Een jeugdheldin zou ik haar niet willen noemen, maar dat ik zwaar onder de indruk was van Theun de Vries’ Het meisje met het rode haar is zeker. Wat een fantastisch wijf was die Hannie Schaft. Besluit in het derde oorlogsjaar dat het genoeg geweest is, dat er wat gedaan moet worden. En dan geen meisjesdingen, nee, keihard ertegenaan. Liquideren van landverraders, dat werk.

Toen het boek in 1981 verfilmd werd hield ik mijn hart vast. Zo vaak was een regisseur al aan de haal gegaan met mijn verbeelding dat ik ook in deze poging al van tevoren een mislukking voorvoelde. Het viel mee. Ben Verbongs film ontnam Hannie Schaft dan wel veel van haar politieke motieven (bij De Vries speelde haar communistische overtuigingen een belangrijke rol), Renée Soutendijk speelde een overtuigende Hannie en de film was goed gemaakt.

En dan nu het onvermijdelijke: de musical. Want als Soldaat van het Oranje een megahit kan worden, waarom Het meisje met het rode haar dan niet? Oorlog en musical, ze schijnen elkaar aan te trekken, gezien ook De Tweeling die dit seizoen veel grote theaters aandoet. Heroïek, drama, passie: het zijn de prettige bijproducten van een gruwelijk fenomeen. Een soort inverse collateral damage.

In Het meisje echter is daarvan amper sprake. Regisseur Paul van Ewijk heeft zich in alles laten leiden door de begrippen sober en ingetogen. Zowel in het spel en de muziek als in het decor en de mise-en-scène. Dat gaat heel lang goed. Tot de pauze is de voorstelling onderhoudend, met veel mooie, goed gezongen liedjes en een rustig ritme. Ook hier komt de keuze van Hannie Schaft om in het verzet te gaan weer ogenschijnlijk uit de lucht vallen maar door de innemendheid van Roos van Erkel ben je toch bereid daarin mee te gaan.
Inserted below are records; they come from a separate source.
**src/hw/sbt_map.svh**
```systemverilog
`ifndef SBT_MAP_SVH
`define SBT_MAP_SVH
// ----------------------------------------
// Frame lengths in bit times
// ----------------------------------------
`define SBT_BITS_SHORT 4'd10
`define SBT_BITS_LONG 4'd11
// ----------------------------------------
// Baud divider reset value
// ----------------------------------------
`define SBT_DIV_RESET 16'h00c9
`define SBT_DIV_WIDTH 16
`endif

```
**src/hw/sbt_pkg.sv**
```systemverilog
package sbt_pkg;
  typedef enum logic [1:0] {
    SBT_IDLE = 2'b00,
    SBT_PREAMBLE = 2'b10,
    SBT_BREAK = 2'b01
  } sbt_state_type;
endpackage

```
**src/hw/sbt_baud_tick.sv**
```systemverilog
`timescale 1ns/100ps
`include "sbt_map.svh"
module sbt_baud_tick #(
  parameter int DIV_W = `SBT_DIV_WIDTH
) (
  // Clock and reset
  input wire logic ref_clk_in,
  input wire logic reset_in,
  // Control
  input wire logic restart_in,
  input wire logic [DIV_W-1:0] divider_in,
  // Bit tick
  output logic tick_out
);
  logic [DIV_W-1:0] count_reg;

  // ----------------------------------------
  // Bit time counter
  // ----------------------------------------
  // Restart preloads one, else the first bit runs a clock long
  always_ff @(posedge ref_clk_in or posedge reset_in) begin
    if (reset_in) begin
      count_reg <= '0;
    end else if (restart_in) begin
      count_reg <= DIV_W'(1);
    end else if (count_reg >= divider_in) begin
      count_reg <= '0;
    end else begin
      count_reg <= count_reg + 1'b1;
    end
  end

  always_ff @(posedge ref_clk_in or posedge reset_in) begin
    if (reset_in) begin
      tick_out <= 1'b0;
    end else begin
      tick_out <= restart_in ? (divider_in == '0) : (count_reg >= divider_in);
    end
  end
endmodule // sbt_baud_tick

```
**src/hw/sbt_break_tx.sv**
```systemverilog
`timescale 1ns/100ps
`include "sbt_map.svh"
// Summary of operation
// - Setting then clearing break_request before the break ends sends exactly one break character.
// - Break lasts 10 bit times, or 11 with long word length; never doubled.
// - Breaks repeat back to back while break_request stays set.
// - Re-enabling the transmitter queues one idle line before next transmission.
// - Idle immediately followed by break gives break of exact nominal length.
module sbt_break_tx
  import sbt_pkg::*;
#(
  parameter int DIV_W = `SBT_DIV_WIDTH
) (
  // Clock and reset
  input wire logic ref_clk_in,
  input wire logic reset_in,
  // Control bits from serial_control_reg_two
  input wire logic break_request_in,
  input wire logic transmitter_enable_bit_in,
  input wire logic word_long_in,
  input wire logic [DIV_W-1:0] baud_rate_divider_in,
  // Serial line and status
  output logic serial_tx_out,
  output logic break_active_out,
  output logic idle_active_out
);
  sbt_state_type state_reg;
  sbt_state_type state_next;
  logic [3:0] bit_count_reg;
  logic [3:0] frame_len;
  logic word_long_reg;
  logic frame_end;
  logic enable_d_reg;
  logic idle_pending_reg;
  logic break_pending_reg;
  logic tick;
  logic restart;

  // ----------------------------------------
  // Bit timing
  // ----------------------------------------
  assign restart = (state_reg == SBT_IDLE);

  sbt_baud_tick #(
    .DIV_W(DIV_W)
  ) u_tick (
    .ref_clk_in(ref_clk_in),
    .reset_in(reset_in),
    .restart_in(restart),
    .divider_in(baud_rate_divider_in),
    .tick_out(tick)
  );

  // ----------------------------------------
  // Frame length
  // ----------------------------------------
  // word size latched at frame start
  // A word length change mid-frame would otherwise bend the break
  always_ff @(posedge ref_clk_in or posedge reset_in) begin
    if (reset_in) begin
      word_long_reg <= 1'b0;
    end else if (state_reg == SBT_IDLE) begin
      word_long_reg <= word_long_in;
    end
  end

  assign frame_len = word_long_reg ? `SBT_BITS_LONG : `SBT_BITS_SHORT;

  // Last bit time of the current frame
  assign frame_end = tick && (bit_count_reg == frame_len - 4'd1);

  // ----------------------------------------
  // Request capture
  // ----------------------------------------
  always_ff @(posedge ref_clk_in or posedge reset_in) begin
    if (reset_in) begin
      enable_d_reg <= 1'b0;
    end else begin
      enable_d_reg <= transmitter_enable_bit_in;
    end
  end

  always_ff @(posedge ref_clk_in or posedge reset_in) begin
    if (reset_in) begin
      idle_pending_reg <= 1'b0;
    end else if (transmitter_enable_bit_in && !enable_d_reg) begin
      idle_pending_reg <= 1'b1;
    end else if (state_reg == SBT_PREAMBLE && frame_end) begin
      idle_pending_reg <= 1'b0;
    end
  end

  // a short pulse still yields one break
  always_ff @(posedge ref_clk_in or posedge reset_in) begin
    if (reset_in) begin
      break_pending_reg <= 1'b0;
    end else if (break_request_in && transmitter_enable_bit_in) begin
      break_pending_reg <= 1'b1;
    end else if (state_reg == SBT_BREAK) begin
      break_pending_reg <= 1'b0;
    end
  end

  // ----------------------------------------
  // Frame sequencer
  // ----------------------------------------
  always_comb begin
    state_next = state_reg;
    case (state_reg)
      SBT_IDLE: begin
        // idle first, then break from a fresh bit boundary
        if (!transmitter_enable_bit_in) begin
          state_next = SBT_IDLE;
        end else if (idle_pending_reg) begin
          state_next = SBT_PREAMBLE;
        end else if (break_pending_reg) begin
          state_next = SBT_BREAK;
        end
      end
      SBT_PREAMBLE: begin
        if (frame_end) begin
          state_next = SBT_IDLE;
        end
      end
      SBT_BREAK: begin
        if (frame_end) begin
          state_next = (break_request_in && transmitter_enable_bit_in) ? SBT_BREAK : SBT_IDLE;
        end
      end
      default: begin
        state_next = SBT_IDLE;
      end
    endcase
  end

  always_ff @(posedge ref_clk_in or posedge reset_in) begin
    if (reset_in) begin
      state_reg <= SBT_IDLE;
    end else begin
      state_reg <= state_next;
    end
  end

  // count restarts per frame, so no doubling
  always_ff @(posedge ref_clk_in or posedge reset_in) begin
    if (reset_in) begin
      bit_count_reg <= 4'h0;
    end else if (state_reg == SBT_IDLE) begin
      bit_count_reg <= 4'h0;
    end else if (tick) begin
      bit_count_reg <= frame_end ? 4'h0 : bit_count_reg + 4'd1;
    end
  end

  // ----------------------------------------
  // Outputs
  // ----------------------------------------
  // low through break, high otherwise
  always_ff @(posedge ref_clk_in or posedge reset_in) begin
    if (reset_in) begin
      serial_tx_out <= 1'b1;
    end else begin
      serial_tx_out <= (state_next != SBT_BREAK);
    end
  end

  // Break status, aligned with the line
  always_ff @(posedge ref_clk_in or posedge reset_in) begin
    if (reset_in) begin
      break_active_out <= 1'b0;
    end else begin
      break_active_out <= (state_next == SBT_BREAK);
    end
  end

  // Idle preamble status
  always_ff @(posedge ref_clk_in or posedge reset_in) begin
    if (reset_in) begin
      idle_active_out <= 1'b0;
    end else begin
      idle_active_out <= (state_next == SBT_PREAMBLE);
    end
  end
endmodule // sbt_break_tx

```
**config.mk**
```make
export PLATFORM = sky130hd
export DESIGN_NAME = sbt_break_tx
export DESIGN_NICKNAME = d
export VERILOG_FILES = /design/src/hw/sbt_pkg.sv /design/src/hw/sbt_baud_tick.sv /design/src/hw/sbt_break_tx.sv
export VERILOG_INCLUDE_DIRS = /design/src /design/src/hw
export SDC_FILE = /design/constraint.sdc
export NUM_CORES = 1
export LEC_CHECK = 0
export ABC_AREA = 1
export ABC_CLOCK_PERIOD_IN_PS = 1700
export BUFFER_PORTS_ARGS = -buffer_cell sky130_fd_sc_hd__buf_4
export CAP_MARGIN = 20
export CORE_ASPECT_RATIO = 1.75
export CORE_MARGIN = 3
export CORE_UTILIZATION = 58
export DETAILED_ROUTE_END_ITERATION = 12
export PLACE_DENSITY_LB_ADDON = 0.1
export SLEW_MARGIN = 20
export SYNTH_ARGS = -nofsm -noshare
export SYNTH_HDL_FRONTEND = slang
export SYNTH_SLANG_ARGS = --single-unit
```
**constraint.sdc**
```tcl
create_clock -name ref_clk_in -period 1.7 [get_ports ref_clk_in]
set_clock_uncertainty 0.05 [all_clocks]
set_input_delay 0.17 -clock ref_clk_in [delete_from_list [all_inputs] [get_ports ref_clk_in]]
set_output_delay 0.17 -clock ref_clk_in [all_outputs]
set_load 0.005 [all_outputs]
```
After elaboration in Yosys (flattened, before gate mapping)
Index checks and enable logic that the tools add are counted.
{"block": "totals", "elab_cells": 49, "ff_bits": 30, "out_inout_bits": 3, "in_bits": 21}
{"block": "op_classes", "magnitude_cmp": 1, "n_addsub": 3, "muxes": 18, "reduce_logical": 10, "n_eq_ne": 6}
{"op": "2-to-1 mux 16 bit", "count": 2}
{"op": "adder 16 x 1 -> 16 bit (second input constant)", "count": 1}
{"op": "greater-or-equal comparator 16 bit", "count": 1}
{"op": "logical NOT 16 bit", "count": 1}
{"op": "2-to-1 mux 4 bit", "count": 3}
{"op": "2-to-1 mux 2 bit", "count": 5}
{"op": "2-to-1 mux 1 bit", "count": 7}
{"op": "one-hot mux 2 bit (3 select lines)", "count": 1}
{"op": "nonzero test 2 bit", "count": 3}
{"op": "adder 4 x 1 -> 4 bit (second input constant)", "count": 1}
{"op": "== test 2 x 1 -> 1 bit (second input constant)", "count": 2}
{"op": "== test 2 bit (second input constant)", "count": 2}
{"op": "== test 4 bit", "count": 1}
{"op": "logical AND 1 bit", "count": 4}
{"op": "subtractor 4 x 1 -> 4 bit (second input constant)", "count": 1}
{"op": "logical NOT 2 bit", "count": 1}
{"op": "!= test 2 x 1 -> 1 bit (second input constant)", "count": 1}
{"op": "logical NOT 1 bit", "count": 1}

Logic depth before layout (Yosys ltp)
Gate-level depths: netlist (run 1).
{"block": "logic_depth", "word_depth": 7, "mapped_depth": 13, "ltp_nobuf": 13}

By module
From an unflattened synthesis (run 1), not the netlist that was laid out.
{"block": "unflattened", "cells_unflattened": 242, "area_unflattened_um2": 1984.4}
{"module": "sbt_baud_tick", "cells_per_inst": 172, "seq_area_each_um2": 425.4, "n_inst": 1, "area_per_inst_um2": 1362.6}
{"module": "sbt_break_tx", "cells_per_inst": 70, "seq_area_each_um2": 326.6, "n_inst": 1, "area_per_inst_um2": 621.8}

Worst setup path before layout (run 1)
OpenSTA, ideal clock, no wires.
{"block": "synth_timing", "path_kind": "flip-flop to flip-flop", "startpoint": "reg u_tick.count_reg[7]", "endpoint": "reg u_tick.count_reg[9]", "period_less_slack_ps": 1547, "required_ps": 1529, "setup_ps": 121, "t_arrival_ps": 1376, "stages_incl_launch_ff": 12, "n_path_buf": 1, "setup_slack_ps": 153, "cell_sequence": "dfrtp_1 -> ha_1 -> nand2_1 -> inv_1 -> nand2_1 -> nor2_1 -> nor2_1 -> nand2_1 -> nand2_2 -> nand3_4 -> buf_6 -> nor2_2"}
{"block": "synth_between", "elab_chain_cells": 3, "elab_cells_between_ends": 4, "cone_classes": "1 x add/sub; 1 x order compare; 2 x mux"}
{"item": "start, declared", "line_no": "sbt_baud_tick.sv:15", "rtl": "logic [DIV_W-1:0] count_reg;"}
{"item": "start signal, assigned", "line_no": "sbt_baud_tick.sv:29", "rtl": "count_reg <= count_reg + 1'b1;"}
{"item": "adder 16 x 1 -> 16 bit or greater-or-equal comparator 16 bit (tied branches)", "line_no": "sbt_baud_tick.sv:29, sbt_baud_tick.sv:26"}
{"item": "2-to-1 mux 16 bit (*)", "line_no": "sbt_baud_tick.sv:26", "rtl": "end else if (count_reg >= divider_in) begin"}
{"item": "2-to-1 mux 16 bit (*)", "line_no": "sbt_baud_tick.sv:24", "rtl": "end else if (restart_in) begin"}
Every way passes the cells marked *; elsewhere a longest branch is shown, timed or not.
A chain may end at the register's enable or synchronous reset.

Final worst setup path (run 1)
{"block": "layout_timing", "startpoint": "reg u_tick.count_reg[14]", "endpoint": "reg u_tick.count_reg[3]"}
{"block": "layout_between", "elab_chain_cells": 3}
{"item": "greater-or-equal comparator 16 bit", "line_no": "sbt_baud_tick.sv:26"}
{"item": "2-to-1 mux 16 bit", "line_no": "sbt_baud_tick.sv:26"}
{"item": "2-to-1 mux 16 bit", "line_no": "sbt_baud_tick.sv:24"}
Every way passes these cells.

==> metrics.txt, run 1 <==
# TYPE chip_impl_metric gauge
chip_impl_info{name="outcome",value="complete, no violations"} 1
chip_impl_metric{name="synthesis_to_layout_area_growth",unit="%"} 30.4
chip_impl_metric{name="dpl.cell_count",unit=""} 319
chip_impl_info{name="hold_class",value="in -> reg"} 1
chip_impl_metric{name="share_of_synthesized_area_occupied_by_flip_flops_and_latches",unit="%"} 38.6
chip_impl_metric{name="site_row_count",unit=""} 27
chip_impl_info{name="setup.worst_path.class",value="reg -> reg"} 1
chip_impl_metric{name="crit_arrival",unit="ns"} 1.81
chip_impl_metric{name="route.final.wire_length",unit="um"} 4650
chip_impl_metric{name="slew_headroom",unit="%"} 70.7
chip_impl_metric{name="post_detailed_route_wirelength_per_cell",unit="um"} 13.9
chip_impl_metric{name="totalNegativeSetupSlack",unit="ns"} 0
chip_impl_metric{name="pwr_density_cell",unit="nW/um2"} 858
chip_impl_metric{name="via_count_of_the_first_global_routing_pass",unit=""} 1707
chip_impl_metric{name="timing.max_cap.violations",unit=""} 0
chip_impl_metric{name="min_period_over_period",unit="%"} 99.3
chip_impl_metric{name="delay_contributed_by_the_slowest_stage_of_the_critical_path",unit="ns"} 0.40
chip_impl_metric{name="setup_viol",unit=""} 0
chip_impl_metric{name="syn_area",unit="um2"} 1950
chip_impl_metric{name="share_seq_of_total_power",unit="%"} 38.2
chip_impl_metric{name="final_hold_viol_count",unit=""} 0
chip_impl_metric{name="vias",unit=""} 1726
chip_impl_metric{name="syn-mean-instance-area",unit="um2"} 8.11
chip_impl_metric{name="drive_gt1_share",unit="%"} 29.4
chip_impl_info{name="cp-end-kind",value="flip-flop"} 1
chip_impl_metric{name="core_area",unit="um2"} 3180
chip_impl_metric{name="mappedNetlistNets",unit=""} 279
chip_impl_metric{name="grt_pass1_wl",unit="um"} 7250
chip_impl_metric{name="clock_power_share",unit="%"} 32.9
chip_impl_metric{name="worst_vdd_ir",unit="V"} 0.000977
chip_impl_info{name="crit_path_from",value="u_tick.count_reg[14]$_DFF_PP0_"} 1
chip_impl_info{name="clock_tree_from_tritoncts",value="done"} 1
chip_impl_info{name="cts_root_buffer",value="clkbuf_8"} 1
chip_impl_metric{name="gr-usage-all-layers",unit="%"} 23.8
chip_impl_metric{name="placement.io_buffers",unit=""} 23
chip_impl_metric{name="floorplan.initialDensity",unit="%"} 61.3
chip_impl_metric{name="routed_via_density",unit=""} 5.14
chip_impl_metric{name="yosys_warnings",unit=""} 0
chip_impl_metric{name="largest_reg_flops",unit=""} 16
chip_impl_info{name="final_cell_mix",value="43 x nand2_1, 42 x inv_1, 41 x buf_4"} 1
chip_impl_metric{name="adder_cell_share_of_the_synthesized_area",unit="%"} 11.6
chip_impl_metric{name="synth_mux_area_share",unit="%"} 0
chip_impl_metric{name="final-seq-area",unit="um2"} 752
chip_impl_metric{name="timing.critical_path.fanout_max",unit=""} 4
chip_impl_metric{name="cp_data_required_time",unit="ns"} 1.82
chip_impl_metric{name="layoutNonFillerInstCount",unit=""} 336
chip_impl_info{name="grt_setup_unrepaired",value="true"} 1
chip_impl_metric{name="power.static_leakage",unit="uW"} 0.00133
chip_impl_metric{name="critical_path_depth",unit=""} 7
chip_impl_info{name="combinational_family_with_the_most_area_after_synthesis",value="simple AND/OR/NAND/NOR gates"} 1
chip_impl_metric{name="final_antenna_net_count",unit=""} 0
chip_impl_metric{name="cts_max_level",unit=""} 2
chip_impl_metric{name="num_io_pins",unit=""} 24
chip_impl_metric{name="min_period",unit="ns"} 1.69
chip_impl_info{name="regToRegStartpoint",value="u_tick.count_reg[14]$_DFF_PP0_"} 1
chip_impl_metric{name="dp_hpwl",unit="um"} 3260
chip_impl_metric{name="post_synth_xor_area_fraction",unit="%"} 6.30
chip_impl_metric{name="clkSlewWorstSetupHoldPaths",unit="ns"} 0.07
chip_impl_metric{name="antenna_found_initial",unit=""} 0
chip_impl_metric{name="multi_input_comb_area",unit="um2"} 1090
chip_impl_metric{name="clock_insertion_delay_worst_skew",unit="ns"} 0.29
chip_impl_metric{name="synth-simple-area-share",unit="%"} 26.9
chip_impl_metric{name="fmaxAchievable",unit="GHz"} 0.593
chip_impl_metric{name="gp_congestion",unit=""} 0.851
chip_impl_metric{name="tightest_slew",unit="ns"} 0.435
chip_impl_metric{name="num-fill-cells",unit=""} 222
chip_impl_metric{name="worst_r2r_path_depth",unit=""} 7
chip_impl_metric{name="clockBufferDepth",unit=""} 2
chip_impl_info{name="timing.hold.worst.start",value="word_long_in"} 1
chip_impl_info{name="crit_family",value="simple AND/OR/NAND/NOR gates"} 1
chip_impl_metric{name="detail_route.drc_violations",unit=""} 0
chip_impl_metric{name="final-max-slew-violation-count",unit=""} 0
chip_impl_metric{name="grt_max_degree",unit=""} 31
chip_impl_metric{name="power_switching_share",unit="%"} 31.1
chip_impl_metric{name="internal_power",unit="uW"} 1500
chip_impl_metric{name="numClockSinks",unit=""} 30
chip_impl_metric{name="tritoncts.num_buffers",unit=""} 5
chip_impl_metric{name="min_path_cells",unit=""} 3
chip_impl_info{name="slowest_stage",value="dfrtp_1"} 1
chip_impl_metric{name="antenna_diode_count",unit=""} 0
chip_impl_metric{name="synthesis.instances",unit=""} 240
chip_impl_metric{name="dieArea",unit="um2"} 4110
chip_impl_metric{name="drtIter0Drc",unit=""} 48
chip_impl_metric{name="chipHeight",unit="um"} 82.6
chip_impl_metric{name="power.net_switching",unit="uW"} 678
chip_impl_metric{name="worst-path-buf-inv",unit=""} 1
chip_impl_info{name="critPathLaunchType",value="flip-flop"} 1
chip_impl_metric{name="detailedRoute.firstPassIterationCount",unit=""} 4
chip_impl_metric{name="hold_ws",unit="ns"} 0.0564
chip_impl_metric{name="dieWidth",unit="um"} 49.8
chip_impl_metric{name="synth-compound-area-share",unit="%"} 7.27
chip_impl_info{name="crit_chain",value="ha_1, nand4_1, a21oi_2, nor2_2, nand3_4, buf_6, nor2_4"} 1
chip_impl_metric{name="postSynthRegisterBits",unit=""} 30
chip_impl_metric{name="globalRoute.totalOverflow",unit=""} 0
chip_impl_metric{name="nNetsFinal",unit=""} 331
chip_impl_info{name="final_common_cell",value="nand2_1"} 1
chip_impl_metric{name="power.combinational.fraction",unit="%"} 28.8
chip_impl_metric{name="netlist-cell-type-count",unit=""} 26
-- routing by layer --
layer / routed length [um] / GRT usage, % / vias to the layer above
met4: 215 / 10.5 / 0
met1: 1580 / 22.4 / 777
met2: 2660 / 48.1 / 55
met3: 198 / 4.85 / 21
met5: 0 / 0 / -
li1: - / - / 873
-- worst paths after layout --
path                       slack, ns                             to
max                             0.01  u_tick.count_reg[3]$_DFF_PP0_
min                             0.06      word_long_reg$_DFFE_PP0P_
max reg2reg                     0.01  u_tick.count_reg[3]$_DFF_PP0_
min reg2reg                     0.39   idle_pending_reg$_DFFE_PP0P_
max in group asynchronous       0.81        serial_tx_out$_DFF_PP1_
min in group asynchronous       0.48         enable_d_reg$_DFF_PP0_
-- power groups by stage --
| stage | logic, uW | clock network (uW) | registers [uW] |
|---|---|---|---|
| 6_report | 627 | 718 | 833 |
| 2_1_floorplan | 317 | 0 | 850 |
| 3_5_place_dp | 498 | 0 | 843 |
| 5_1_grt | 703 | 754 | 844 |
| 3_3_place_gp | 485 | 0 | 840 |
| 4_1_cts | 521 | 712 | 833 |
-- cells by family after synthesis --
group           after synthesis
compound gates               24
buf+inv                      46
fa+ha+maj                    18
simple gates                108
xor+xnor                     14
flops                        30
-- synth_stat cells --
cell,number,area [um2]
nand2_1,45,169
inv_1,43,161
dfrtp_1,29,726
nor2_1,19,71.3
ha_1,18,225
nand3_1,12,60.1
nor2_2,11,68.8
xor2_1,11,96.3
a21oi_1,8,40.0
o21ai_0,7,35.0
nor3_1,6,30.0
nand4_1,5,31.3
o22ai_1,4,25.0
nand2_2,3,18.8
nor4_1,3,18.8
xnor2_1,3,26.3
a32o_1,2,20.0
inv_2,2,7.51
nor2_4,2,22.5
a21oi_2,1,8.76
buf_6,1,11.3
dfstp_2,1,26.3
nand3_4,1,17.5
nor3_4,1,16.3
o211ai_1,1,7.51
o21ai_1,1,5.00
-- area by class of cell --
class                           instances  share of cell area (%)
Clock buffer                            5                    2.71
Clock inverter                          3                    1.58
Inverter                               45                    6.66
Multi-Input combinational cell        164                    42.9
Sequential cell                        30                    29.6
Tap cell                               43                    2.12
Timing Repair Buffer                   46                    14.4
-- tightest hold or removal path, cell delays in order --
cell and delay [ns]:
buf_4 0.08, nand2_1 0.04, o21ai_0 0.07
-- metrics by stage --
step | cell area, um2 | worst slack, ns | utilization [%] | total power [uW]
2_1_floorplan | 1950 | 0.153 | - | 1170
3_3_place_gp | 2270 | 0.0160 | 71.4 | 1320
3_5_place_dp | 2270 | -0.0263 | 71.4 | 1340
4_1_cts | 2420 | 0.0158 | 76.1 | 2070
5_1_grt | 2540 | -0.0635 | 79.9 | 2300
6_report | 2540 | 0.0123 | 79.9 | 2180
-- repair_timing --
item	in CTS	in global routing
hold buffers	2	0
resized for setup	0	21
pin swaps	0	7
hold endpoints to repair	30	0
setup endpoints to repair	15	16
buffers inserted	3	4
No activity file was read; power rests on OpenSTA's default activity.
Na de pauze begint het te wringen. De bescheiden muziek wordt dan wel erg bescheiden, het op en af rijden van decorstukken wordt eentonig. Dan gaat het ook irriteren dat er geen ruimte is voor een kwinkslag of een relativering. Het lijkt me veelzeggend dat een bescheiden grapje van Hannie’s vader over haar haarkleur in de zaal zo’n bulderende lach tot gevolg heeft. Alsof het publiek even wakker geschud wordt.

Ronduit irritant is dan de aanwezigheid van Hannie’s collegaverzetsman Hugo, wiens geest rond blijft spoken nadat hij omgebracht is. Dat suggereert een hartstochtelijke relatie maar van de aanwezigheid daarvan is eerder niets gebleken.